Ojciec Czesław Klimuszko, urodzony na Podlasiu w roku 1905 jest do dzisiaj jednym z największych autorytetów w kwestii zielarstwa i korzystnego oddziaływania roślin na ludzki organizm.
Młodość
Jego przygoda z naturalnym leczeniem rozpoczęła się, gdy był jeszcze kilkuletnim chłopcem, to właśnie wtedy przy pomocy samodzielnie dobranego zestawu ziół zdołał wyleczyć poranioną dłoń młodszej siostry, Zuzi. Klimuszko od małego lubił zresztą spacerować po podlaskich lasach i łąkach, przyglądał się z zaciekawieniem przyrodzie i odkrywał co i rusz jej sekrety. Już wtedy wiedział, że posiada umiejętność rozpoznawania ich energii – dokładnie wiedział, który kwiat posiada przyjemną aurę, a jaki jest wręcz odpychający. Mały Czesio wiedział natomiast, że z nikim nie może podzielić się swoimi odkryciami, by nie zostać posądzonym o znachorstwo, które w tamtych czasach było tępione.
Zielarstwo
Zielarstwem w sposób profesjonalny zaczął zajmować się natomiast już w szkole gimnazjalnej, bo to właśnie tam znalazł pierwszy podręcznik zielarski, dzięki któremu mógł poznać oficjalne nazwy roślin, jakie obserwował w czasie swoich spacerów. To właśnie z zielnika dowiedział się zresztą, które rośliny są korzystne dla ludzi a które wręcz trujące – potwierdziły się zresztą jego przypuszczenia.
Jasnowidzenie
Leczenie ziołami to jednak nie jedyna domena Ojca Klimuszki. Okazuje się, że był on również jasnowidzem. Już jako zakonnik przepowiedział między innymi wielką powódź we Włoszech, którą sam zresztą miał okazję obserwować. Przepowiedział również śmierć Kardynała Hlonda, zobaczył także śmierć bohaterskiego majora Dobrzańskiego, o pseudonimie Hubal. Klimuszko sam przyznawał jednak, że dar jasnowidzenia czy czytania ze zdjęć jest dla niego wielkim utrapieniem i odpowiedzialnością – potrafił on bowiem przewidzieć traumatyczne wydarzenia i tragiczne wypadki, widział śmierć i nieszczęście.

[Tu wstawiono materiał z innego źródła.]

### src/rtl/spi_slave_datapath_param.sv
// SPI slave datapath: runtime word length, selectable bit order, multi-word bursts, valid/ready TX/RX.
// Optional sticky rx_overrun flag is enabled by defining SPI_SLAVE_OVERRUN_EN.
module spi_slave_datapath_param #(
  parameter int SPI_MAX_WIDTH_LOG = 4
) (
  input  logic                                clk,
  input  logic                                rst,
  input  logic                                cpha,
  input  logic                                lsb_first,
  input  logic [SPI_MAX_WIDTH_LOG-1:0]        len,
  input  logic                                spi_start,
  input  logic                                spi_stop,
  input  logic                                sck_first_edge,
  input  logic                                sck_second_edge,
  input  logic                                mosi,
  output logic                                miso,
  input  logic [(1<<SPI_MAX_WIDTH_LOG)-1:0]   tx_data,
  input  logic                                tx_valid,
  output logic                                tx_ready,
  output logic [(1<<SPI_MAX_WIDTH_LOG)-1:0]   rx_data,
  output logic                                rx_valid,
  input  logic                                rx_ready,
  output logic                                busy,
  output logic                                underrun
`ifdef SPI_SLAVE_OVERRUN_EN
  ,
  output logic                                rx_overrun
`endif
);

  localparam int W  = 1 << SPI_MAX_WIDTH_LOG;
  localparam int CW = SPI_MAX_WIDTH_LOG + 1;

  typedef enum logic {IDLE, ACTIVE} state_t;

  state_t                       state, state_next;
  logic                         lsb_q;
  logic [SPI_MAX_WIDTH_LOG-1:0] len_q;
  logic [W-1:0]                 tx_hold;
  logic                         tx_full;
  logic [W-1:0]                 tx_shift;
  logic [W-1:0]                 rx_shift;
  logic [W-1:0]                 rx_next;
  logic [CW-1:0]                bit_cnt;
  logic [CW-1:0]                cnt_inc;
  logic [CW-1:0]                len_end;
  logic                         edge_ok;
  logic                         rd_evt;
  logic                         wr_evt;
  logic                         done;
  logic                         load;
  logic                         tx_accept;

  always_ff @(posedge clk or posedge rst) begin
    if (rst) state <= IDLE;
    else     state <= state_next;
  end

  always_comb begin
    state_next = state;
    if (spi_start)     state_next = ACTIVE;
    else if (spi_stop) state_next = IDLE;
  end

  // Edge roles swap with cpha; a simultaneous second edge is dropped in favour of the first.
  always_comb begin
    edge_ok   = (state == ACTIVE) && !spi_start && !spi_stop;
    rd_evt    = edge_ok && (cpha ? (sck_second_edge && !sck_first_edge) : sck_first_edge);
    wr_evt    = edge_ok && (cpha ? sck_first_edge : (sck_second_edge && !sck_first_edge));
    cnt_inc   = bit_cnt + CW'(1);
    len_end   = {1'b0, len_q} + CW'(1);
    done      = rd_evt && (cnt_inc == len_end);
    load      = spi_start || done;
    tx_accept = tx_valid && !tx_full;
  end

  always_comb begin
    rx_next = rx_shift;
    if (lsb_q) rx_next[bit_cnt[SPI_MAX_WIDTH_LOG-1:0]] = mosi;
    else       rx_next = {rx_shift[W-2:0], mosi};
  end

  // TX path: holding register feeds the shifter at every word boundary.
  always_ff @(posedge clk or posedge rst) begin
    if (rst) begin
      tx_hold  <= '0;
      tx_full  <= 1'b0;
      tx_shift <= '0;
      underrun <= 1'b0;
    end else begin
      underrun <= load && !tx_full && !tx_accept;
      if (load) begin
        if (tx_full) begin
          tx_shift <= tx_hold;
          tx_full  <= 1'b0;
        end else if (tx_accept) begin
          tx_shift <= tx_data;
        end else begin
          tx_shift <= '0;
        end
      end else begin
        if (tx_accept) begin
          tx_hold <= tx_data;
          tx_full <= 1'b1;
        end
        if (spi_stop)
          tx_shift <= '0;
        else if (wr_evt && (bit_cnt != '0))
          tx_shift <= lsb_q ? (tx_shift >> 1) : (tx_shift << 1);
      end
    end
  end

  // RX path and per-transfer configuration.
  always_ff @(posedge clk or posedge rst) begin
    if (rst) begin
      lsb_q    <= 1'b0;
      len_q    <= '0;
      bit_cnt  <= '0;
      rx_shift <= '0;
      rx_data  <= '0;
      rx_valid <= 1'b0;
    end else begin
      if (spi_start) begin
        lsb_q <= lsb_first;
        len_q <= len;
      end
      if (spi_start || spi_stop || done) begin
        bit_cnt  <= '0;
        rx_shift <= '0;
      end else if (rd_evt) begin
        bit_cnt  <= cnt_inc;
        rx_shift <= rx_next;
      end
      if (done) begin
        rx_data  <= rx_next;
        rx_valid <= 1'b1;
      end else if (rx_valid && rx_ready) begin
        rx_valid <= 1'b0;
      end
    end
  end

`ifdef SPI_SLAVE_OVERRUN_EN
  always_ff @(posedge clk or posedge rst) begin
    if (rst)                                  rx_overrun <= 1'b0;
    else if (spi_start)                       rx_overrun <= 1'b0;
    else if (done && rx_valid && !rx_ready)   rx_overrun <= 1'b1;
  end
`endif

  assign tx_ready = ~tx_full;
  assign busy     = (state == ACTIVE);
  assign miso     = (state == ACTIVE) ? (lsb_q ? tx_shift[0] : tx_shift[len_q]) : 1'b0;

endmodule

Trzeba jednak przyznać, że potrafił przepowiedzieć także radosne nowiny – nikt mu nie uwierzył, kiedy głosił nadchodzący pontyfikat Jana Pawła II, zaczęto go doceniać dopiero wtedy, gdy przepowiednia stała się rzeczywistością.
Leczenie chorych
Ojciec Klimuszko dużo chętniej zajmował się zaś wspomnianym już ziołolecznictwem, zresztą pozostawił po sobie aż 150 recept na ziołowe mieszanki o różnych właściwościach. Franciszkanin dzięki swoim recepturom niejednokrotnie uratował życie zarówno dzieciom jak i dorosłym. Dzisiaj podziwiany jest więc nie tylko za widzenie przyszłości, ale także dar ozdrawiania. Dla rzeszy pacjentów, którzy chcą pozbyć się rozmaitych dolegliwości zdrowotnych jest wręcz wyrocznią. Kwestie zdrowego odżywiania i naturalnych terapii były dla niego ważniejsze aniżeli farmakologia.
Tradycja
Jak głosił: najzdrowsza jest marchew, należy też jeść grzyby bowiem mają właściwości podobne do antybiotyków. Najwięcej witamin ma zaś granat, który oczyszcza nasz organizm, podobnie zresztą jak czarna porzeczka i czarna jagoda. Jego porady są dzisiaj prezentowane w licznych publikacjach. Co więcej, chociaż zakonnik zmarł w 1980 roku to receptury jego ziołolecznictwa zostały zachowane. Właśnie dzięki temu nauka Ojca Klimuszko może być kontynuowana a pacjenci mają okazję korzystać z jej dobrodziejstw.